Assigned task
Exactly the lines starting at the line containing "io_buffer_count: 101" and ending at the line containing "in global routing" are to be written out from the listing below, both included.
[Dataset records Boundary: Start]
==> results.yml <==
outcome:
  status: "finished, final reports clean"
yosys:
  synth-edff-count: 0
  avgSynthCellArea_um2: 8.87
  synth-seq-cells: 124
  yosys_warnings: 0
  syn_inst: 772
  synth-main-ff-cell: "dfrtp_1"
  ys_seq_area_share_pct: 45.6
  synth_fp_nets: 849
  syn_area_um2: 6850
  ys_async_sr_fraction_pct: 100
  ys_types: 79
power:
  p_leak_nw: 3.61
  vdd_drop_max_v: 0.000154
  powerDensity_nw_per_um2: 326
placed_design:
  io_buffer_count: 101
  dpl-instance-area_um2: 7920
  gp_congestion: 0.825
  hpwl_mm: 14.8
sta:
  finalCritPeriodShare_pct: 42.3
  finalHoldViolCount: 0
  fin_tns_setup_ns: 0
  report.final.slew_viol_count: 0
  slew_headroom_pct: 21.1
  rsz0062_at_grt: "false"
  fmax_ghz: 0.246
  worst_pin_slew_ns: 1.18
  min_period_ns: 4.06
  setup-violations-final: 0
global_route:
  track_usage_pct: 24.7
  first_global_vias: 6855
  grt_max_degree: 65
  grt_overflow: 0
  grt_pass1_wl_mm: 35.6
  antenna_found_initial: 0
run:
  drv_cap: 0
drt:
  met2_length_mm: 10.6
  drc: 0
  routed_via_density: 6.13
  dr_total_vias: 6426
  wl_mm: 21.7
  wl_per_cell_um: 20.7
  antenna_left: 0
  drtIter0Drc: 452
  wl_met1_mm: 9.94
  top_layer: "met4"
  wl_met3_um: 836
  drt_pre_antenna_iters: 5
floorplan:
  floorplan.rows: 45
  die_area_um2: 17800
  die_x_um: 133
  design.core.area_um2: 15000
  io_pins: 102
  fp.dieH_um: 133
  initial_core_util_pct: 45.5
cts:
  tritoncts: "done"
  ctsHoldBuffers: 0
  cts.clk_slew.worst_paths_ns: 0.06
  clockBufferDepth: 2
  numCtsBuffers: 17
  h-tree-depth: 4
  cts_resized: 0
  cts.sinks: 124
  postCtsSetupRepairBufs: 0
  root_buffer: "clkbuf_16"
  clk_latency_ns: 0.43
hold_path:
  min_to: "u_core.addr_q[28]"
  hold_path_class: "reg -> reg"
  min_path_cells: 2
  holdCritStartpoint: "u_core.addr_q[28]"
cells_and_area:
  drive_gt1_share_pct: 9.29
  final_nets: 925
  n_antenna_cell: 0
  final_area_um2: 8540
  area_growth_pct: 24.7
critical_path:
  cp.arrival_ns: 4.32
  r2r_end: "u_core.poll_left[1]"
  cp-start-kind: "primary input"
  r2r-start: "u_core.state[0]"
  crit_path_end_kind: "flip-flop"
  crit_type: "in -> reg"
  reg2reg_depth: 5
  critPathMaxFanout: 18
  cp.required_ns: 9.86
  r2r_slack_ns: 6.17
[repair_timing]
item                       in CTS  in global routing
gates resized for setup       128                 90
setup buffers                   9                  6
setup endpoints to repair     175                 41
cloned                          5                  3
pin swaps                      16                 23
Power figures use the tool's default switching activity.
<file path="src/rtl/alu_z_stage_pkg.sv">
// Opcode constants and the Z-stage state encoding.
// The ALU and the control unit import the same package.
package alu_z_stage_pkg;

    localparam logic [4:0] OP_ADD = 5'b00011;
    localparam logic [4:0] OP_SUB = 5'b00100;
    localparam logic [4:0] OP_AND = 5'b00101;
    localparam logic [4:0] OP_OR  = 5'b00110;
    localparam logic [4:0] OP_MUL = 5'b01111;
    localparam logic [4:0] OP_DIV = 5'b10000;

    typedef enum logic [1:0] {
        IDLE = 2'd0,
        WAIT = 2'd1,
        DONE = 2'd2
    } z_state_t;

    function automatic logic is_multi_cycle(input logic [4:0] op);
        return (op == OP_MUL) || (op == OP_DIV);
    endfunction

endpackage

</file>
<file path="src/rtl/alu_z_stage_z_lat_counter.sv">
// Latency down-counter for multi-cycle ops; term flags the final wait cycle.
module z_lat_counter #(
    parameter int CNT_W = 6
) (
    input  logic             clk,
    input  logic             clr,
    input  logic             load,
    input  logic [CNT_W-1:0] load_val,
    input  logic             dec,
    output logic [CNT_W-1:0] cnt,
    output logic             term
);

    always_ff @(posedge clk) begin
        if (clr) begin
            cnt <= '0;
        end else if (load) begin
            cnt <= load_val;
        end else if (dec && (cnt != '0)) begin
            cnt <= cnt - CNT_W'(1);
        end
    end

    assign term = (cnt == CNT_W'(1));

endmodule

</file>
<file path="src/rtl/alu_z_stage.sv">
// ALU result stage: ZHI/ZLO capture, mul/div latency sequencing and bus drive.
//   state | meaning
//   IDLE  | no op in flight, start accepted
//   WAIT  | multi-cycle op counting down, busy=1
//   DONE  | Z just loaded, done=1, start accepted back-to-back
module alu_z_stage #(
    parameter int MUL_LAT = 2,
    parameter int DIV_LAT = 32,
    parameter int CNT_W   = 6
) (
    input  logic        clk,
    input  logic        clr,
    input  logic        start,
    input  logic [4:0]  opcode,
    input  logic [31:0] c_hi,
    input  logic [31:0] c_lo,
    input  logic        zhi_out,
    input  logic        zlo_out,
    output logic        busy,
    output logic        done,
    output logic [31:0] z_hi,
    output logic [31:0] z_lo,
    output logic [31:0] bus_data,
    output logic        bus_drive,
    output logic        err
);

    import alu_z_stage_pkg::*;

    localparam logic [CNT_W-1:0] MUL_CNT = CNT_W'(MUL_LAT - 1);
    localparam logic [CNT_W-1:0] DIV_CNT = CNT_W'(DIV_LAT - 1);

    z_state_t         state;
    z_state_t         state_nxt;
    logic [4:0]       op_q;
    logic [CNT_W-1:0] cnt_init;
    logic [CNT_W-1:0] cnt;
    logic             cnt_term;
    logic             cnt_load;
    logic             cnt_dec;
    logic             accept;
    logic             start_multi;
    logic             wait_end;
    logic             z_load;
    logic             start_in_wait;

    // A latency of 1 yields a zero preload, which means "load Z on the start edge".
    always_comb begin
        cnt_init = '0;
        if (opcode == OP_MUL) begin
            cnt_init = MUL_CNT;
        end else if (opcode == OP_DIV) begin
            cnt_init = DIV_CNT;
        end
    end

    assign start_multi = (cnt_init != '0);
    assign accept      = start && ((state == IDLE) || (state == DONE));
    assign wait_end    = cnt_term && is_multi_cycle(op_q);
    assign cnt_dec     = (state == WAIT);

    z_lat_counter #(
        .CNT_W(CNT_W)
    ) u_lat_counter (
        .clk     (clk),
        .clr     (clr),
        .load    (cnt_load),
        .load_val(cnt_init),
        .dec     (cnt_dec),
        .cnt     (cnt),
        .term    (cnt_term)
    );

    always_ff @(posedge clk) begin
        if (clr) begin
            state <= IDLE;
        end else begin
            state <= state_nxt;
        end
    end

    always_comb begin
        state_nxt = state;
        case (state)
            IDLE, DONE: begin
                if (start) begin
                    state_nxt = start_multi ? WAIT : DONE;
                end else begin
                    state_nxt = IDLE;
                end
            end
            WAIT: begin
                if (wait_end) begin
                    state_nxt = DONE;
                end
            end
            default: state_nxt = IDLE;
        endcase
    end

    always_comb begin
        busy          = 1'b0;
        done          = 1'b0;
        z_load        = 1'b0;
        cnt_load      = 1'b0;
        start_in_wait = 1'b0;
        case (state)
            IDLE, DONE: begin
                done = (state == DONE);
                if (start) begin
                    cnt_load = start_multi;
                    z_load   = !start_multi;
                end
            end
            WAIT: begin
                busy          = 1'b1;
                z_load        = wait_end;
                start_in_wait = start;
            end
            default: ;
        endcase
    end

    always_ff @(posedge clk) begin
        if (clr) begin
            op_q <= '0;
        end else if (accept) begin
            op_q <= opcode;
        end
    end

    always_ff @(posedge clk) begin
        if (clr) begin
            z_hi <= '0;
            z_lo <= '0;
        end else if (z_load) begin
            z_hi <= c_hi;
            z_lo <= c_lo;
        end
    end

    always_ff @(posedge clk) begin
        if (clr) begin
            err <= 1'b0;
        end else if (start_in_wait || (zhi_out && zlo_out)) begin
            err <= 1'b1;
        end
    end

    // ZLO wins when both selects collide; the collision itself is flagged via err.
    always_comb begin
        bus_data = '0;
        if (zlo_out) begin
            bus_data = z_lo;
        end else if (zhi_out) begin
            bus_data = z_hi;
        end
    end

    assign bus_drive = zhi_out | zlo_out;

endmodule

</file>
[src/rtl/keyboard_event_queue.sv]
// keyboard_event_queue: debounces a raw key bus on a divided sample tick and queues change/auto-repeat events in a FIFO.
module keyboard_event_queue #(
   parameter int WIDTH        = 8,
   parameter int CLOCKDIVISOR = 1000,
   parameter int STEADYTICKS  = 8,
   parameter int DEPTH        = 4,
   parameter int REPEATENABLE = 1,
   parameter int REPEATDELAY  = 50,
   parameter int REPEATPERIOD = 10
) (
   input  logic                     clk,
   input  logic                     RST,
   input  logic [WIDTH-1:0]         keyValues,
   input  logic                     eventReady,
   input  logic                     clearOverflow,
   output logic [WIDTH-1:0]         eventData,
   output logic                     eventRepeat,
   output logic                     eventValid,
   output logic [$clog2(DEPTH):0]   eventCount,
   output logic [WIDTH-1:0]         savedByte,
   output logic                     overflow
);
   localparam int DW = $clog2(CLOCKDIVISOR);
   localparam int AW = $clog2(DEPTH);
   localparam int RW = $clog2((REPEATDELAY > REPEATPERIOD ? REPEATDELAY : REPEATPERIOD) + 1);

   logic [DW-1:0]    div_q, div_d;
   logic [WIDTH-1:0] testing_q, testing_d, saved_q, saved_d;
   logic [7:0]       steady_q, steady_d;
   logic [RW-1:0]    rep_q, rep_d, rep_inc, rep_target;
   logic             period_q, period_d;
   logic [WIDTH-1:0] data_q [DEPTH];
   logic [DEPTH-1:0] rpt_q;
   logic [AW-1:0]    wr_q, rd_q;
   logic [AW:0]      cnt_q;
   logic             ovf_q;
   logic             tick, match, restart, change, active, push_rpt, push, pop, full, accept;

   always_comb begin
      tick       = div_q == DW'(CLOCKDIVISOR - 1);
      div_d      = tick ? '0 : div_q + 1'b1;
      match      = keyValues == testing_q;
      change     = tick && match && steady_q == 8'(STEADYTICKS - 1) && testing_q != saved_q;
      active     = REPEATENABLE != 0 && saved_q != '0 && steady_q == 8'(STEADYTICKS);
      rep_inc    = rep_q + 1'b1;
      // after the first repeat the schedule switches from the initial delay to the period
      rep_target = period_q ? RW'(REPEATPERIOD) : RW'(REPEATDELAY);
      push_rpt   = tick && match && active && rep_inc == rep_target;
      push       = change || push_rpt;
      restart    = !match || change;
      testing_d  = tick && !match ? keyValues : testing_q;
      steady_d   = !tick ? steady_q : !match ? '0 : steady_q == 8'(STEADYTICKS) ? steady_q : steady_q + 1'b1;
      saved_d    = change ? testing_q : saved_q;
      rep_d      = !tick ? rep_q : (restart || push_rpt) ? '0 : active ? rep_inc : rep_q;
      period_d   = !tick ? period_q : restart ? 1'b0 : push_rpt ? 1'b1 : period_q;
      full       = cnt_q == (AW+1)'(DEPTH);
      pop        = cnt_q != '0 && eventReady;
      accept     = push && (!full || pop);
   end

   always_ff @(posedge clk) begin
      if (RST) begin
         div_q     <= '0;
         testing_q <= '0;
         steady_q  <= '0;
         saved_q   <= '0;
         rep_q     <= '0;
         period_q  <= 1'b0;
         wr_q      <= '0;
         rd_q      <= '0;
         cnt_q     <= '0;
         ovf_q     <= 1'b0;
      end else begin
         div_q     <= div_d;
         testing_q <= testing_d;
         steady_q  <= steady_d;
         saved_q   <= saved_d;
         rep_q     <= rep_d;
         period_q  <= period_d;
         if (accept) begin
            data_q[wr_q] <= push_rpt ? saved_q : testing_q;
            rpt_q[wr_q]  <= push_rpt;
            wr_q         <= wr_q + 1'b1;
         end
         if (pop) rd_q <= rd_q + 1'b1;
         cnt_q <= cnt_q + (AW+1)'(accept) - (AW+1)'(pop);
         ovf_q <= (push && full && !pop) ? 1'b1 : clearOverflow ? 1'b0 : ovf_q;
      end
   end

   assign eventValid  = cnt_q != '0;
   assign eventData   = eventValid ? data_q[rd_q] : '0;
   assign eventRepeat = eventValid && rpt_q[rd_q];
   assign eventCount  = cnt_q;
   assign savedByte   = saved_q;
   assign overflow    = ovf_q;
endmodule

[config.mk]
export PLATFORM = sky130hd
export DESIGN_NAME = keyboard_event_queue
export DESIGN_NICKNAME = d
export VERILOG_FILES = /design/src/rtl/keyboard_event_queue.sv
export SDC_FILE = /design/constraint.sdc
export NUM_CORES = 1
export LEC_CHECK = 0
export ABC_AREA = 1
export CAP_MARGIN = 20
export CELL_PAD_IN_SITES_DETAIL_PLACEMENT = 0
export CELL_PAD_IN_SITES_GLOBAL_PLACEMENT = 1
export CORE_MARGIN = 3
export CORE_UTILIZATION = 44
export DETAILED_ROUTE_END_ITERATION = 16
export PLACE_DENSITY = 0.87
export SETUP_SLACK_MARGIN = 0.15
export SLEW_MARGIN = 20
export SYNTH_ARGS = -nofsm -noshare
export SYNTH_HDL_FRONTEND = slang
export SYNTH_SLANG_ARGS = --single-unit
export TNS_END_PERCENT = 100
[constraint.sdc]
create_clock -name clk -period 3.86 [get_ports clk]
set_clock_uncertainty 0.2 [all_clocks]
set_input_delay 0.579 -clock clk [delete_from_list [all_inputs] [get_ports clk]]
set_output_delay 0.579 -clock clk [all_outputs]
set_load 0.01 [all_outputs]
==> impl_metrics.csv <==
group,metric,value,unit
status,outcome,"complete, no violations",
worst_setup_path,critPathCaptureType,"register",
clock_network,cts_hold_buf,0,
grt,antenna_found_initial,0,
yosys,syn_area,4230,um^2
yosys,synth_cells,512,
worst_setup_path,crit_arrival,3.23,ns
yosys,synth_cell_types,33,
yosys,postSynthAreaPerCell,8.27,um^2
power,p_leak,0.00188,uW
clock_network,cts_made_buffers,9,
power,power_density,426,nW/um^2
drt,finalWirelength,8450,um
clock_network,cts_root_buf,"clkbuf_8",
floorplanning,start_util,45.6,%
layout,n_fill_cell,896,
sta,relSlewSlack,62.3,%
yosys,synth_seq_area_share,49.6,%
floorplanning,fp.dieH,104,um
drt,drc,0,
sta,min_period,3.14,ns
floorplanning,core-area,9280,um^2
grt,grt_overflow,0,
floorplanning,die_area,10800,um^2
layout,fin_nets,577,
power,p_total,2100,uW
yosys,syn_nets,536,
worst_setup_path,r2r_slack,0.85,ns
clock_network,insertion_delay,0.36,ns
sta,worstMarginPinSlew,0.565,ns
worst_setup_path,critPathKind,"input port to register",
yosys,async_reset_ff_share,0,%
yosys,ys.flop_type,"dfxtp_1",
place,place.gp.congestion,0.804,
layout,stdcell_count,687,
floorplanning,floorplan.rows,35,
sta,finalSetupTns,0,ns
yosys,synth_seq_cells,87,
flow_run,drv_cap,0,
drt,first_pass_iters,4,
drt,num_vias,3293,
clock_network,cts_resized,0,
layout,ff_latch_area,2100,um^2
worst_setup_path,cp.required,3.95,ns
layout,insertedDiodeCount,0,
clock_network,cts_max_level,3,
clock_network,post-cts-setup-buffers,0,
yosys,ys_warn_count,0,
clock_network,numClockSinks,87,
clock_network,clockBufferDepth,2,
sta,period_share,81.4,%
sta,setup_viol,0,
sta,fmax,318,MHz
clock_network,clkTransAtPathRegs,0.09,ns
floorplanning,io_pins,34,
grt,track_usage,16.0,%
drt,ant_nets,0,
sta,hold_viol_final,0,
clock_network,cts_tree,"built",
grt,grt_pass1_vias,3129,
drt,routedWlPerCell,12.3,um
place,io_buffers,33,
drt,via_per_inst,4.79,
sta,holdWs,0.257,ns
hold_path,min_path_type,"register to register",
grt,grt_pass1_wl,14300,um
layout,syn_to_final_growth,16.5,%
worst_setup_path,cp_max_fo,7,
layout,drive_gt1_share,11.5,%
power,ir_worst_vdd,0.199,mV
drt,dr.first_iter.drc_count,158,
layout,multi_input_area,1830,um^2
yosys,synth_edf_count,36,
worst_setup_path,cp-start-kind,"input port",
grt,grt_max_degree,20,
place,dp.cells,671,
sta,grt_setup_unrepaired,"false",
sta,maxSlewViolCount,0,
place,hpwl,6210,um
floorplanning,die_x,104,um
per-stage QoR:
| step | util [%] | setup slack (ns) | area (um^2) |
|---|---|---|---|
| 2_1_floorplan | - | 1.06 | 4230 |
| 3_3_place_gp | 51.1 | 0.427 | 4740 |
| 3_5_place_dp | 51.1 | 0.340 | 4740 |
| 5_1_grt | 53.1 | 0.472 | 4930 |
| 6_report | 53.1 | 0.718 | 4930 |
| 4_1_cts | 53.1 | 0.678 | 4930 |
synth_stat cells, types with 6 or more instances:
library cell | n | area [um^2]
a21oi_1 | 46 | 230
clkbuf_1 | 8 | 30.0
dfxtp_1 | 51 | 1020
edfxtp_1 | 36 | 1080
ha_1 | 11 | 138
inv_1 | 59 | 221
inv_2 | 7 | 26.3
nand2_1 | 75 | 282
nand2_2 | 8 | 50.1
nand3_1 | 20 | 100
nand4_1 | 8 | 50.1
nor2_1 | 84 | 315
nor2_2 | 8 | 50.1
nor3_1 | 6 | 30.0
o21ai_0 | 43 | 215
xnor2_1 | 11 | 96.3
final cells by class:
class,instances,share of cell area [%]
clock buffers,9,2.51
clock inverters,7,1.34
inverters,67,5.15
multi-input cells,347,37.2
flip-flops and latches,87,42.6
well taps,129,3.27
repair buffers,41,7.92
worst max-delay path: stages:
cell,delay [ns]
clkdlybuf4s50_1,0.51
nand2_1,0.06
nand2_1,0.06
nand2_1,0.05
nor2_2,0.21
nand3_4,0.14
nor3_2,0.16
nand3_2,0.16
nand2_2,0.12
nand2_2,0.07
ha_1,0.28
inv_1,0.04
ha_1,0.18
fa_1,0.35
inv_1,0.07
o21ai_0,0.08
a21oi_1,0.12
state kept, by name (all words and copies together), names as in the netlist, named ones only:
signal	count
testing_q	8
rpt_q	4
overflow	1
div_q	10
period_q	1
steady_q	8
rep_q	6
data_q	32
savedByte	8
eventCount	3
rd_q	2
wr_q	2
cells in the final DEF, fill, tap and decap left out, types with 3 or more instances in the layout:
master	n
a21oi_1	46
buf_4	8
clkbuf_8	9
clkdlybuf4s50_1	33
dfxtp_1	51
edfxtp_1	36
ha_1	11
inv_1	59
inv_2	7
nand2_1	75
nand2_2	8
nand3_1	20
nand3_2	4
nand4_1	8
nor2_1	84
nor2_2	8
nor2_4	3
nor3_1	6
nor3b_1	4
o21ai_0	43
xnor2_1	11
power breakdown:
group          internal [uW]  switching [uW]
logic                    246             242
registers                976            43.1
clock network            248             347
total                   1470             632
cell families after synthesis:
| kind of cell | count (synthesis) | share of synthesized area (%) |
|---|---|---|
| simple gates | 228 | 25.5 |
| compound gates | 94 | 11.4 |
| flops | 87 | 49.6 |
| buf+inv | 78 | 7.06 |
| xor+xnor | 13 | 2.69 |
| fa+ha+maj | 12 | 3.72 |
worst paths after layout:
check                    start            end  cells past startpoint
setup / recovery  keyValues[0]  eventCount[2]                     17
hold / removal        div_q[0]       div_q[0]                      1
setup reg to reg   steady_q[0]  eventCount[2]                     16
hold reg to reg       div_q[0]       div_q[0]                      1
routing by layer:
layer	global-route usage, %	up-vias	part of all wire [%]
li1	-	1751	-
met1	19.7	1487	46
met2	28.5	47	49
met3	3.48	8	3.6
met4	4.27	0	0.99
met5	0	-	0
Power figures use the tool's default switching activity.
[Dataset records Boundary: End]
Solved exercise
  io_buffer_count: 101
  dpl-instance-area_um2: 7920
  gp_congestion: 0.825
  hpwl_mm: 14.8
sta:
  finalCritPeriodShare_pct: 42.3
  finalHoldViolCount: 0
  fin_tns_setup_ns: 0
  report.final.slew_viol_count: 0
  slew_headroom_pct: 21.1
  rsz0062_at_grt: "false"
  fmax_ghz: 0.246
  worst_pin_slew_ns: 1.18
  min_period_ns: 4.06
  setup-violations-final: 0
global_route:
  track_usage_pct: 24.7
  first_global_vias: 6855
  grt_max_degree: 65
  grt_overflow: 0
  grt_pass1_wl_mm: 35.6
  antenna_found_initial: 0
run:
  drv_cap: 0
drt:
  met2_length_mm: 10.6
  drc: 0
  routed_via_density: 6.13
  dr_total_vias: 6426
  wl_mm: 21.7
  wl_per_cell_um: 20.7
  antenna_left: 0
  drtIter0Drc: 452
  wl_met1_mm: 9.94
  top_layer: "met4"
  wl_met3_um: 836
  drt_pre_antenna_iters: 5
floorplan:
  floorplan.rows: 45
  die_area_um2: 17800
  die_x_um: 133
  design.core.area_um2: 15000
  io_pins: 102
  fp.dieH_um: 133
  initial_core_util_pct: 45.5
cts:
  tritoncts: "done"
  ctsHoldBuffers: 0
  cts.clk_slew.worst_paths_ns: 0.06
  clockBufferDepth: 2
  numCtsBuffers: 17
  h-tree-depth: 4
  cts_resized: 0
  cts.sinks: 124
  postCtsSetupRepairBufs: 0
  root_buffer: "clkbuf_16"
  clk_latency_ns: 0.43
hold_path:
  min_to: "u_core.addr_q[28]"
  hold_path_class: "reg -> reg"
  min_path_cells: 2
  holdCritStartpoint: "u_core.addr_q[28]"
cells_and_area:
  drive_gt1_share_pct: 9.29
  final_nets: 925
  n_antenna_cell: 0
  final_area_um2: 8540
  area_growth_pct: 24.7
critical_path:
  cp.arrival_ns: 4.32
  r2r_end: "u_core.poll_left[1]"
  cp-start-kind: "primary input"
  r2r-start: "u_core.state[0]"
  crit_path_end_kind: "flip-flop"
  crit_type: "in -> reg"
  reg2reg_depth: 5
  critPathMaxFanout: 18
  cp.required_ns: 9.86
  r2r_slack_ns: 6.17
[repair_timing]
item                       in CTS  in global routing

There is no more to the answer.